Mayo was born at 1 Hammet Street, Aldgate in London, on 18 June 1793. Her father was a lawyer, Charles Mayo and his wife, Elizabeth Knowlys. Charles Mayo who was Elizabeth's brother returned from Switzerland to work with her. Charles had lived with Johann Heinrich Pestalozzi from 1819 to 1822 at Yverdon and he was inspired by his ideas. The two siblings were credited in the Hadow Reports with founding the formal education of infant teachers in Britain.

Mayo was the first woman in England to be employed to train teachers. Her books Lessons on Objects and Lessons on shells, on object lessons, were revolutionary as they were the first to explain education to infant teachers. Mayo's book Lessons on Objects showed how young children could be introduced to new ideas by examining 100 objects like a wooden cube, a pin, a rubber or a piece of glass. The book supplied example dialogues between teacher and child and a list supplied for an object like a pin to get the children to recognize the parts and the qualities of this object. By 1831 her book had such success that John Frost was creating a plagiarised, edited or improved version for the American market.
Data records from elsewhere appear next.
--- src/include/acb_consts.svh ---
// Constants for the acquisition, capture bank and DMA block
`ifndef ACB_CONSTS_SVH
`define ACB_CONSTS_SVH

`define ACB_SMP_W      12
`define ACB_WORD_W     32
`define ACB_BANKS      4
`define ACB_BANK_AW    27
`define ACB_BANK_WORDS 134217728
`define ACB_FIFO_DEPTH 16
`define ACB_LEN_W      24
`define ACB_DADDR_W    32
`define ACB_TS_W       32
`define ACB_REF_DIV    4

`endif

--- src/include/acb_pkg.sv ---
// Types shared by the acquisition, capture bank and DMA block
`include "acb_consts.svh"
package acb_pkg;
  typedef enum logic [2:0] {
    ACB_TRIG_GATE = 3'b001,
    ACB_TRIG_PPS  = 3'b010,
    ACB_TRIG_SYNC = 3'b100
  } acb_trig_e;

  typedef enum logic [1:0] {
    ACB_CH_SINGLE = 2'b01,
    ACB_CH_DUAL   = 2'b10
  } acb_chan_e;

  typedef enum logic [1:0] {
    ACB_CAP_FIFO  = 2'b01,
    ACB_CAP_TRANS = 2'b10
  } acb_cap_e;

  typedef enum logic [4:0] {
    ACB_D_IDLE  = 5'b00001,
    ACB_D_FETCH = 5'b00010,
    ACB_D_MOVE  = 5'b00100,
    ACB_D_TS    = 5'b01000,
    ACB_D_LEN   = 5'b10000
  } acb_dma_e;

  // One converter beat: two 12-bit samples
  typedef struct packed {
    logic [`ACB_SMP_W-1:0] s1;
    logic [`ACB_SMP_W-1:0] s0;
  } acb_pair_s;

  // Link descriptor returned by the host
  typedef struct packed {
    logic [`ACB_DADDR_W-1:0] next_addr;
    logic [`ACB_LEN_W-1:0]   length;
    logic                    gate_mode;
    logic                    meta_en;
    logic                    last;
  } acb_desc_s;

  // Buffered word: end-of-gate marker or sample data
  typedef struct packed {
    logic                   eog;
    logic [`ACB_WORD_W-1:0] data;
  } acb_fword_s;
endpackage
--- src/hdl/acb_fifo.sv ---
// Small synchronous FIFO with valid/ready on both sides
`timescale 1ns/1ps
`default_nettype none
module acb_fifo #(
  parameter int WIDTH = 33,
  parameter int DEPTH = 16
) (
  // Clock and reset
  input  wire logic             mclk,
  input  wire logic             rst,
  // Fill side
  input  wire logic             in_valid,
  output logic                  in_ready,
  input  wire logic [WIDTH-1:0] in_data,
  // Drain side
  output logic                  out_valid,
  input  wire logic             out_ready,
  output logic      [WIDTH-1:0] out_data
);
  localparam int AW = $clog2(DEPTH);

  logic [WIDTH-1:0] mem [DEPTH];  // Storage array
  logic [AW-1:0]    wr_ptr;       // Next write slot
  logic [AW-1:0]    rd_ptr;       // Next read slot
  logic [AW:0]      count;        // Words held
  logic             push;
  logic             pop;
  logic [AW-1:0]    rd_next;      // Read slot after this edge

  assign in_ready  = (count != (AW+1)'(DEPTH));
  assign out_valid = (count != '0);
  assign push      = in_valid && in_ready;
  assign pop       = out_valid && out_ready;
  assign rd_next   = pop ? rd_ptr + AW'(1) : rd_ptr;

  // Read register looks one pop ahead; a write into that slot bypasses the array
  always_ff @(posedge mclk) begin
    if (push && (wr_ptr == rd_next)) begin
      out_data <= in_data;
    end else begin
      out_data <= mem[rd_next];
    end
  end

  // Storage write, no reset needed on data
  always_ff @(posedge mclk) begin
    if (push) begin
      mem[wr_ptr] <= in_data;
    end
  end

  // Pointers and occupancy
  always_ff @(posedge mclk or posedge rst) begin
    if (rst) begin
      wr_ptr <= '0;
      rd_ptr <= '0;
      count  <= '0;
    end else begin
      if (push) begin
        wr_ptr <= wr_ptr + AW'(1);
      end
      if (pop) begin
        rd_ptr <= rd_ptr + AW'(1);
      end
      count <= count + (AW+1)'(push) - (AW+1)'(pop);
    end
  end
endmodule
`default_nettype wire

--- src/hdl/acb_top.sv ---
// Sample acquisition, four-bank capture and linked-list DMA to host
// Notes on behaviour
// - Sample source: converter or test pattern
// - Banks act as FIFO or transient capture
// - Single channel rotates over all four banks
// - Dual: ch1 to banks 1-2, ch2 3-4
// - Capture keeps full rate; a beat met by a full FIFO is dropped and sets overrun
// - Linked descriptor DMA moves data to host
// - Gate mode length equals gated data amount
// - Optional metadata: sample timestamp and length
// - Timing pin acts as gate, PPS or sync
// - Sync bus: gate, reset, reference out; reference in is synchronised but unused
// - Each bank holds a fixed depth
`timescale 1ns/1ps
`default_nettype none
`include "acb_consts.svh"
module acb_top #(
  parameter int BANK_WORDS = `ACB_BANK_WORDS
) (
  // Clock and reset
  input  wire logic                            mclk,
  input  wire logic                            rst,
  // Converter sample stream, already on mclk
  input  wire acb_pkg::acb_pair_s              adc_pair,
  input  wire logic                            adc_valid,
  // Configuration
  input  wire logic                            src_test,
  input  wire acb_pkg::acb_chan_e              chan_mode,
  input  wire acb_pkg::acb_cap_e               cap_mode,
  input  wire acb_pkg::acb_trig_e              trig_func,
  input  wire logic                            acq_en,
  input  wire logic                            cap_arm,
  // Front panel and sync bus pins
  input  wire logic                            trig_pin,
  input  wire logic                            sync_gate_pin,
  input  wire logic                            sync_rst_pin,
  input  wire logic                            sync_ref_pin,
  output logic                                 sync_ref_out,
  // Memory bank write ports
  output logic [`ACB_BANKS-1:0]                bank_wr,
  output logic [`ACB_BANKS-1:0][`ACB_BANK_AW-1:0] bank_addr,
  output logic [`ACB_BANKS-1:0][`ACB_WORD_W-1:0]  bank_wdata,
  output logic                                 cap_done,
  // Descriptor fetch
  input  wire logic                            dma_start,
  input  wire logic [`ACB_DADDR_W-1:0]         desc_head,
  output logic                                 desc_req,
  output logic [`ACB_DADDR_W-1:0]              desc_addr,
  input  wire logic                            desc_valid,
  input  wire acb_pkg::acb_desc_s              desc_in,
  // Host stream toward the PCIe core
  output logic [`ACB_WORD_W-1:0]               host_data,
  output logic                                 host_valid,
  output logic                                 host_last,
  input  wire logic                            host_ready,
  // Status
  output logic                                 dma_busy,
  output logic                                 overrun
);
  import acb_pkg::*;

  // Bank choice for a beat; one bit per bank
  function automatic logic [`ACB_BANKS-1:0] bank_pick(acb_chan_e m, logic [1:0] r);
    logic [`ACB_BANKS-1:0] b;
    b = '0;
    if (m == ACB_CH_DUAL) begin
      b[{1'b0, r[0]}] = 1'b1;
      b[{1'b1, r[0]}] = 1'b1;
    end else begin
      b[r] = 1'b1;
    end
    return b;
  endfunction

  // Pin synchronisers, two flops per line
  logic [3:0] pin_raw;
  logic [3:0] pin_s1;
  logic [3:0] pin_s2;
  assign pin_raw = {sync_ref_pin, sync_rst_pin, sync_gate_pin, trig_pin};

  genvar gi;
  generate
    for (gi = 0; gi < 4; gi++) begin : g_sync
      always_ff @(posedge mclk or posedge rst) begin
        if (rst) begin
          pin_s1[gi] <= 1'b0;
          pin_s2[gi] <= 1'b0;
        end else begin
          pin_s1[gi] <= pin_raw[gi];
          pin_s2[gi] <= pin_s1[gi];
        end
      end
    end
  endgenerate

  logic trig_d;      // Previous synced trigger level
  logic gate;        // Combined acquisition gate
  logic gate_d;      // Gate one cycle back
  logic trig_rise;
  logic time_clr;    // Clears the sample clock
  assign trig_rise = pin_s2[0] && !trig_d;
  // Gate from the panel pin when so configured, or from the sync bus
  assign gate      = ((trig_func == ACB_TRIG_GATE) && pin_s2[0]) || pin_s2[1];
  // Sync edge or sync bus reset realigns time
  assign time_clr  = ((trig_func == ACB_TRIG_SYNC) && trig_rise) || pin_s2[2];

  // Edge history
  always_ff @(posedge mclk or posedge rst) begin
    if (rst) begin
      trig_d <= 1'b0;
      gate_d <= 1'b0;
    end else begin
      trig_d <= pin_s2[0];
      gate_d <= gate;
    end
  end

  // Outgoing reference: divided mclk, forced low by sync bus reset
  logic [3:0] ref_cnt;
  always_ff @(posedge mclk or posedge rst) begin
    if (rst) begin
      ref_cnt      <= '0;
      sync_ref_out <= 1'b0;
    end else if (pin_s2[2]) begin
      ref_cnt      <= '0;
      sync_ref_out <= 1'b0;
    end else if (ref_cnt == 4'(`ACB_REF_DIV - 1)) begin
      ref_cnt      <= '0;
      sync_ref_out <= !sync_ref_out;
    end else begin
      ref_cnt <= ref_cnt + 4'h1;
    end
  end

  // Sample-accurate time: beat count below, PPS seconds above
  logic [15:0] ts_sec;
  logic [15:0] ts_beat;
  always_ff @(posedge mclk or posedge rst) begin
    if (rst) begin
      ts_sec  <= '0;
      ts_beat <= '0;
    end else if (time_clr) begin
      ts_sec  <= '0;
      ts_beat <= '0;
    end else if ((trig_func == ACB_TRIG_PPS) && trig_rise) begin
      ts_sec  <= ts_sec + 16'h1;
      ts_beat <= '0;
    end else if (adc_valid) begin
      ts_beat <= ts_beat + 16'h1;
    end
  end

  // Test pattern: even ramp on lane 0, the next odd value on lane 1
  logic [`ACB_SMP_W-1:0] ramp;
  always_ff @(posedge mclk or posedge rst) begin
    if (rst) begin
      ramp <= '0;
    end else if (adc_valid) begin
      ramp <= ramp + `ACB_SMP_W'(2);
    end
  end

  acb_pair_s pair;
  // Source select
  assign pair = src_test ? '{s1: ramp + `ACB_SMP_W'(1), s0: ramp} : adc_pair;

  // Beats taken only while enabled; in gate mode only inside the gate
  logic dma_gate_mode;
  logic take;
  assign take = adc_valid && acq_en && (!dma_gate_mode || gate);

  // Bank writes: rotation, per-bank address, transient stop
  logic [1:0]                        rot;
  logic [`ACB_BANKS-1:0][`ACB_BANK_AW-1:0] waddr;
  logic [`ACB_BANKS-1:0]             bfull;
  logic [`ACB_BANKS-1:0]             sel;
  assign sel = bank_pick(chan_mode, rot);

  always_ff @(posedge mclk or posedge rst) begin
    if (rst) begin
      rot <= '0;
    end else if (cap_arm) begin
      rot <= '0;
    end else if (take) begin
      rot <= rot + 2'h1;
    end
  end

  generate
    for (gi = 0; gi < `ACB_BANKS; gi++) begin : g_bank
      // Address walk and write strobe for one bank
      always_ff @(posedge mclk or posedge rst) begin
        if (rst) begin
          waddr[gi]      <= '0;
          bfull[gi]      <= 1'b0;
          bank_wr[gi]    <= 1'b0;
          bank_addr[gi]  <= '0;
          bank_wdata[gi] <= '0;
        end else begin
          bank_wr[gi] <= 1'b0;
          if (cap_arm) begin
            waddr[gi] <= '0;
            bfull[gi] <= 1'b0;
          end else if (take && sel[gi] && !bfull[gi]) begin
            bank_wr[gi]   <= 1'b1;
            bank_addr[gi] <= waddr[gi];
            if (chan_mode == ACB_CH_DUAL) begin
              // Lower banks hold lane 0, upper banks lane 1
              bank_wdata[gi] <= (gi < 2) ? `ACB_WORD_W'(pair.s0) : `ACB_WORD_W'(pair.s1);
            end else begin
              bank_wdata[gi] <= {4'h0, pair.s1, 4'h0, pair.s0};
            end
            if (waddr[gi] == `ACB_BANK_AW'(BANK_WORDS - 1)) begin
              waddr[gi] <= '0;
              // Transient capture keeps the snapshot; FIFO mode wraps
              bfull[gi] <= (cap_mode == ACB_CAP_TRANS);
            end else begin
              waddr[gi] <= waddr[gi] + `ACB_BANK_AW'(1);
            end
          end
        end
      end
    end
  endgenerate

  // Snapshot complete once any bank stops
  always_ff @(posedge mclk or posedge rst) begin
    if (rst) begin
      cap_done <= 1'b0;
    end else begin
      cap_done <= |bfull;
    end
  end

  // Stream into the FIFO; an end-of-gate marker follows the gate's last beat
  acb_fword_s fin;
  acb_fword_s fout;
  logic       fin_valid;
  logic       fin_ready;
  logic       fout_valid;
  logic       fout_ready;
  logic       mark_pend;
  assign fin_valid = take || mark_pend;
  assign fin.eog   = !take;
  assign fin.data  = {4'h0, pair.s1, 4'h0, pair.s0};

  // Marker request on gate fall; cleared when accepted, set wins
  always_ff @(posedge mclk or posedge rst) begin
    if (rst) begin
      mark_pend <= 1'b0;
    end else if (dma_gate_mode && gate_d && !gate) begin
      mark_pend <= 1'b1;
    end else if (!take && fin_ready) begin
      mark_pend <= 1'b0;
    end
  end

  // Sticky overflow: beat arrived with the FIFO full; a loss during arm still counts
  always_ff @(posedge mclk or posedge rst) begin
    if (rst) begin
      overrun <= 1'b0;
    end else if (take && !fin_ready) begin
      overrun <= 1'b1;
    end else if (cap_arm) begin
      overrun <= 1'b0;
    end
  end

  acb_fifo #(
    .WIDTH ($bits(acb_fword_s)),
    .DEPTH (`ACB_FIFO_DEPTH)
  ) u_fifo (
    .mclk      (mclk),
    .rst       (rst),
    .in_valid  (fin_valid),
    .in_ready  (fin_ready),
    .in_data   (fin),
    .out_valid (fout_valid),
    .out_ready (fout_ready),
    .out_data  (fout)
  );

  // DMA engine over a linked descriptor list
  acb_dma_e              st;
  acb_desc_s             desc;
  logic [`ACB_LEN_W-1:0] moved;
  logic [`ACB_TS_W-1:0]  ts_lat;
  logic                  ts_armed;
  logic                  out_free;
  logic                  fixed_end;
  assign out_free      = !host_valid || host_ready;
  assign dma_gate_mode = desc.gate_mode && (st == ACB_D_MOVE);
  // Pop in MOVE while output free; markers are popped and swallowed
  assign fout_ready    = (st == ACB_D_MOVE) && out_free;
  assign fixed_end     = !desc.gate_mode && (moved == desc.length - `ACB_LEN_W'(1));

  // Descriptor walk and data move
  always_ff @(posedge mclk or posedge rst) begin
    if (rst) begin
      st         <= ACB_D_IDLE;
      desc       <= '0;
      desc_req   <= 1'b0;
      desc_addr  <= '0;
      moved      <= '0;
      ts_lat     <= '0;
      ts_armed   <= 1'b0;
      host_data  <= '0;
      host_valid <= 1'b0;
      host_last  <= 1'b0;
      dma_busy   <= 1'b0;
    end else begin
      if (host_ready) begin
        host_valid <= 1'b0;
        host_last  <= 1'b0;
      end
      unique case (st)
        ACB_D_IDLE: begin
          dma_busy <= 1'b0;
          if (dma_start) begin
            desc_addr <= desc_head;
            desc_req  <= 1'b1;
            dma_busy  <= 1'b1;
            st        <= ACB_D_FETCH;
          end
        end
        ACB_D_FETCH: begin
          if (desc_valid) begin
            desc     <= desc_in;
            desc_req <= 1'b0;
            moved    <= '0;
            ts_armed <= 1'b1;
            st       <= ACB_D_MOVE;
          end
        end
        ACB_D_MOVE: begin
          if (fout_valid && out_free) begin
            if (fout.eog) begin
              // Gate end closes this link at the amount moved
              if (desc.gate_mode) begin
                st <= desc.meta_en ? ACB_D_TS : ACB_D_IDLE;
              end
            end else begin
              host_data  <= fout.data;
              host_valid <= 1'b1;
              moved      <= moved + `ACB_LEN_W'(1);
              if (ts_armed) begin
                // Time when the first word of this transfer leaves the FIFO
                ts_lat   <= {ts_sec, ts_beat};
                ts_armed <= 1'b0;
              end
              if (fixed_end) begin
                host_last <= !desc.meta_en;
                st        <= desc.meta_en ? ACB_D_TS : ACB_D_IDLE;
              end
            end
          end
        end
        ACB_D_TS: begin
          if (out_free) begin
            host_data  <= ts_lat;
            host_valid <= 1'b1;
            st         <= ACB_D_LEN;
          end
        end
        ACB_D_LEN: begin
          if (out_free) begin
            host_data  <= `ACB_WORD_W'(moved);
            host_valid <= 1'b1;
            host_last  <= 1'b1;
            st         <= ACB_D_IDLE;
          end
        end
      endcase
      // Follow the link unless this was the last one
      if ((st != ACB_D_IDLE) && (st != ACB_D_FETCH) && !desc.last) begin
        if (((st == ACB_D_LEN) && out_free) ||
            ((st == ACB_D_MOVE) && !desc.meta_en && fout_valid && out_free &&
             (desc.gate_mode ? fout.eog : (!fout.eog && fixed_end)))) begin
          desc_addr <= desc.next_addr;
          desc_req  <= 1'b1;
          st        <= ACB_D_FETCH;
        end
      end
    end
  end
endmodule
`default_nettype wire

--- config.mk ---
export PLATFORM = sky130hd
export DESIGN_NAME = acb_top
export DESIGN_NICKNAME = d
export VERILOG_FILES = /design/src/include/acb_pkg.sv /design/src/hdl/acb_fifo.sv /design/src/hdl/acb_top.sv
export VERILOG_INCLUDE_DIRS = /design/src /design/src/include
export SDC_FILE = /design/constraint.sdc
export NUM_CORES = 2
export LEC_CHECK = 0
export BUFFER_PORTS_ARGS = -buffer_cell sky130_fd_sc_hd__buf_2
export CAP_MARGIN = 40
export CELL_PAD_IN_SITES_DETAIL_PLACEMENT = 0
export CELL_PAD_IN_SITES_GLOBAL_PLACEMENT = 1
export CORE_ASPECT_RATIO = 0.75
export CORE_MARGIN = 2
export CORE_UTILIZATION = 35
export CTS_CLUSTER_SIZE = 14
export DETAILED_ROUTE_END_ITERATION = 10
export MAX_ROUTING_LAYER = met4
export PLACE_DENSITY_LB_ADDON = 0.1
export SLEW_MARGIN = 5
export SYNTH_ARGS = -nofsm -noshare
export SYNTH_HDL_FRONTEND = slang
export SYNTH_SLANG_ARGS = --single-unit
export TNS_END_PERCENT = 1
--- constraint.sdc ---
create_clock -name mclk -period 41.5 [get_ports mclk]
set_input_delay 4.15 -clock mclk [delete_from_list [all_inputs] [get_ports mclk]]
set_output_delay 4.15 -clock mclk [all_outputs]
set_load 0.1 [all_outputs]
Charles, Elizabeth, James Pierrepont Greaves, and John Stuckey Reynolds founded the Home and Colonial School Society in Gray's Inn Road in 1836, which was an Anglican society dedicated to the ideas of Pestalozzi; and Elizabeth's publications introduced educational ideas that ignored the idea of rote-learning. The new organization included a model infant school where the ideas could be developed, and Elizabeth took a supervisory role. More than her brother, Elizabeth argued that educational improvements must include a religious aspect. It was reported that by the end of the 1840s that nearly every vacancy was being filled by graduates from the Mayo institution. Known as the Home and Colunial Training College it was the only teaching establishment using Pestalozzi's object based teaching methods. Pestalozzi was using illustrations but the Mayo siblings insisted on the value of actual objects. This technique was thought to be particularly valuable with under-privileged students who could aspire to moving from just naming the parts of an object to writing an essay about its qualities.

===Death and legacy===
Mayo died in Malvern in 1865.

Highbury Fields School in London is credited with being a successor institution to the educational ideas introduced by Charles and Elizabeth Mayo.

==Works==
- Lessons on Objects
- On Shells
- Lessons on Scripture Prints 1840
- On Miracles 1845
- On Religious Instruction 1849
- Model Lessons for Infant Schools 1848–50.
- Practical Remarks on Infant Education (with her brother) 1837.